- [TASK STATEMENT] Find the line with "Operators by class: add/subtract/negate" in the entries below. Repeat it, every following line, and the line with "By module, submodules", exactly and with nothing added.

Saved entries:
◆ ◆ ◆ ◆ ◆

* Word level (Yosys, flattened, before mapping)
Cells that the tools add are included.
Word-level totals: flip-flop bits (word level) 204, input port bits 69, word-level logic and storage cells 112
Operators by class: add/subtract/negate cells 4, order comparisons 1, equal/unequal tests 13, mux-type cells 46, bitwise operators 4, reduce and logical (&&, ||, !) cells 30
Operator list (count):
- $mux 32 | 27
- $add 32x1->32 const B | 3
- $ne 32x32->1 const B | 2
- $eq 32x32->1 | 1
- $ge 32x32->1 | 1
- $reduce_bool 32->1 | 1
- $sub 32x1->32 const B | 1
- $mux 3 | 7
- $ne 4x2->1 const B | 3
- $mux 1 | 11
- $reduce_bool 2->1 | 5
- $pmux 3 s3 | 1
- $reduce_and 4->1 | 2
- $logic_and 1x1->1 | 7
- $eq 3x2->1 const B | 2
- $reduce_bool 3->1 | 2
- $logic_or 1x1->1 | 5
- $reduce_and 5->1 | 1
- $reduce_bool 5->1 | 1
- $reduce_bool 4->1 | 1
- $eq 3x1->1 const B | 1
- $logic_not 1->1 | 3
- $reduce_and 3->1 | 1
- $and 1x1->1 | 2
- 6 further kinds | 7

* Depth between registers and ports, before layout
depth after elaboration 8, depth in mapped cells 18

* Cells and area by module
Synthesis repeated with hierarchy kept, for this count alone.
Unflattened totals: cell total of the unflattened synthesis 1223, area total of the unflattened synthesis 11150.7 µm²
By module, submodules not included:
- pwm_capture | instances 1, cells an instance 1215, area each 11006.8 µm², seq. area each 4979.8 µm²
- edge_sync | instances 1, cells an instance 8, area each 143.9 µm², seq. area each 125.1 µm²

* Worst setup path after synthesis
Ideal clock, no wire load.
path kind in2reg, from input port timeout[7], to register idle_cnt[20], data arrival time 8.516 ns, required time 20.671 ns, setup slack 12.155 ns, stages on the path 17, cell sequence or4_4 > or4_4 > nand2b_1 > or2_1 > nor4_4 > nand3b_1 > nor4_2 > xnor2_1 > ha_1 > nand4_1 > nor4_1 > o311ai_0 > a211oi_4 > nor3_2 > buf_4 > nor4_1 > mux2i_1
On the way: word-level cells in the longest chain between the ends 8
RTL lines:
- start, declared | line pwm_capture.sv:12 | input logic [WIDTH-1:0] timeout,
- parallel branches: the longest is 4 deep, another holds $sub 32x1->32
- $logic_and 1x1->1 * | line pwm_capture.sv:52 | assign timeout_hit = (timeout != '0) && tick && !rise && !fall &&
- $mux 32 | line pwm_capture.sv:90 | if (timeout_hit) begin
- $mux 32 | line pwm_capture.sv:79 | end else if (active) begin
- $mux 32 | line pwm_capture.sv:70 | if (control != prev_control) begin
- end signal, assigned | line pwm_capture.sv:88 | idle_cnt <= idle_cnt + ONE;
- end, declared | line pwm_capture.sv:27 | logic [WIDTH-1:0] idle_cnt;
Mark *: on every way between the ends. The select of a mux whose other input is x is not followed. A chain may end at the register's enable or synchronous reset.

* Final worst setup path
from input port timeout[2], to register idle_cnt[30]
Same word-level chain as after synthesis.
`config.mk`:
```
export PLATFORM = sky130hd
export DESIGN_NAME = bf2_seq
export DESIGN_NICKNAME = d
export VERILOG_FILES = /design/src/rtl/bf2_seq.sv
export SDC_FILE = /design/constraint.sdc
export NUM_CORES = 1
export LEC_CHECK = 0
export BUFFER_PORTS_ARGS = -buffer_cell sky130_fd_sc_hd__buf_2
export CAP_MARGIN = 20
export CORE_AREA = 2 2 39 41
export DETAILED_ROUTE_END_ITERATION = 16
export DIE_AREA = 0 0 41 43
export PLACE_DENSITY = 0.74
export SETUP_SLACK_MARGIN = 0.15
export SKIP_CTS_REPAIR_TIMING = 1
export SLEW_MARGIN = 20
export SYNTH_ARGS = -nofsm -noshare
export SYNTH_HDL_FRONTEND = slang
export SYNTH_SLANG_ARGS = --single-unit
```
`constraint.sdc`:
```
create_clock -name clk -period 4.7 [get_ports clk]
set_clock_uncertainty 0.1 [all_clocks]
set_input_delay 0.705 -clock clk [delete_from_list [all_inputs] [get_ports clk]]
set_output_delay 0.705 -clock clk [all_outputs]
set_load 0.01 [all_outputs]
```
File: src/rtl/pc_unit.sv
// Fetch-stage program counter: next-PC selection with CP0 redirects overriding stalls,
// instruction-address fault flag, one-fetch redirect marker and fetch/stall counters.
module pc_unit #(
    parameter int unsigned        ADDR_W   = 32,
    parameter int unsigned        CNT_W    = 32,
    parameter logic [ADDR_W-1:0]  RESET_PC = ADDR_W'(32'h0000_3000),
    parameter logic [ADDR_W-1:0]  EXC_PC   = ADDR_W'(32'h0000_4180),
    parameter logic [ADDR_W-1:0]  IMEM_LO  = ADDR_W'(32'h0000_3000),
    parameter logic [ADDR_W-1:0]  IMEM_HI  = ADDR_W'(32'h0000_6ffc)
) (
    input  logic              Clk,
    input  logic              Reset,
    input  logic              En,
    input  logic [1:0]        PCsrc,
    input  logic              Branch,
    input  logic [ADDR_W-1:0] NPC,
    input  logic [ADDR_W-1:0] j_r,
    input  logic              Req,
    input  logic              Eret,
    input  logic [ADDR_W-1:0] EPC,
    output logic [ADDR_W-1:0] PC,
    output logic [ADDR_W-1:0] PC4,
    output logic              ExcAdEL,
    output logic              Redir,
    output logic [1:0]        State,
    output logic [CNT_W-1:0]  FetchCnt,
    output logic [CNT_W-1:0]  StallCnt
);

    typedef enum logic [1:0] {
        ST_RUN   = 2'b00,
        ST_STALL = 2'b01,
        ST_REDIR = 2'b10
    } state_e;

    state_e              state_q, state_d;
    logic [ADDR_W-1:0]   pc_q, pc_d;
    logic [CNT_W-1:0]    fetch_cnt_q, fetch_cnt_d;
    logic [CNT_W-1:0]    stall_cnt_q, stall_cnt_d;
    logic                redirect;
    logic                load;
    logic [ADDR_W-1:0]   pc_plus4;

    assign redirect = Req | Eret;
    assign load     = redirect | En;
    assign pc_plus4 = pc_q + ADDR_W'(4);

    // Next-PC selection: redirects beat the stall, Req beats Eret.
    always_comb begin
        pc_d = pc_q;
        if (Req) begin
            pc_d = EXC_PC;
        end else if (Eret) begin
            pc_d = EPC;
        end else if (En) begin
            case (PCsrc)
                2'b00:   pc_d = pc_plus4;
                2'b01:   pc_d = NPC;
                2'b10:   pc_d = j_r;
                2'b11:   pc_d = Branch ? NPC : pc_plus4;
                default: pc_d = pc_plus4;
            endcase
        end
    end

    always_comb begin
        fetch_cnt_d = fetch_cnt_q;
        stall_cnt_d = stall_cnt_q;
        if (load) begin
            fetch_cnt_d = fetch_cnt_q + CNT_W'(1);
        end else begin
            stall_cnt_d = stall_cnt_q + CNT_W'(1);
        end
    end

    always_ff @(posedge Clk or posedge Reset) begin
        if (Reset) begin
            pc_q        <= RESET_PC;
            fetch_cnt_q <= '0;
            stall_cnt_q <= '0;
        end else begin
            pc_q        <= pc_d;
            fetch_cnt_q <= fetch_cnt_d;
            stall_cnt_q <= stall_cnt_d;
        end
    end

    // FSM state register.
    always_ff @(posedge Clk or posedge Reset) begin
        if (Reset) begin
            state_q <= ST_RUN;
        end else begin
            state_q <= state_d;
        end
    end

    // FSM next state: redirect first, then stall, otherwise run.
    always_comb begin
        state_d = ST_RUN;
        if (redirect) begin
            state_d = ST_REDIR;
        end else if (!En) begin
            state_d = ST_STALL;
        end
    end

    // FSM outputs.
    always_comb begin
        Redir = 1'b0;
        State = state_q;
        if (state_q == ST_REDIR) begin
            Redir = 1'b1;
        end
    end

    assign PC       = pc_q;
    assign PC4      = pc_plus4;
    assign FetchCnt = fetch_cnt_q;
    assign StallCnt = stall_cnt_q;
    assign ExcAdEL  = (pc_q[1:0] != 2'b00) || (pc_q < IMEM_LO) || (pc_q > IMEM_HI);

endmodule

◆ ◆ ◆ ◆ ◆

- [SOLUTION FOR THIS PROBLEM]
Operators by class: add/subtract/negate cells 4, order comparisons 1, equal/unequal tests 13, mux-type cells 46, bitwise operators 4, reduce and logical (&&, ||, !) cells 30
Operator list (count):
- $mux 32 | 27
- $add 32x1->32 const B | 3
- $ne 32x32->1 const B | 2
- $eq 32x32->1 | 1
- $ge 32x32->1 | 1
- $reduce_bool 32->1 | 1
- $sub 32x1->32 const B | 1
- $mux 3 | 7
- $ne 4x2->1 const B | 3
- $mux 1 | 11
- $reduce_bool 2->1 | 5
- $pmux 3 s3 | 1
- $reduce_and 4->1 | 2
- $logic_and 1x1->1 | 7
- $eq 3x2->1 const B | 2
- $reduce_bool 3->1 | 2
- $logic_or 1x1->1 | 5
- $reduce_and 5->1 | 1
- $reduce_bool 5->1 | 1
- $reduce_bool 4->1 | 1
- $eq 3x1->1 const B | 1
- $logic_not 1->1 | 3
- $reduce_and 3->1 | 1
- $and 1x1->1 | 2
- 6 further kinds | 7

* Depth between registers and ports, before layout
depth after elaboration 8, depth in mapped cells 18

* Cells and area by module
Synthesis repeated with hierarchy kept, for this count alone.
Unflattened totals: cell total of the unflattened synthesis 1223, area total of the unflattened synthesis 11150.7 µm²
By module, submodules not included:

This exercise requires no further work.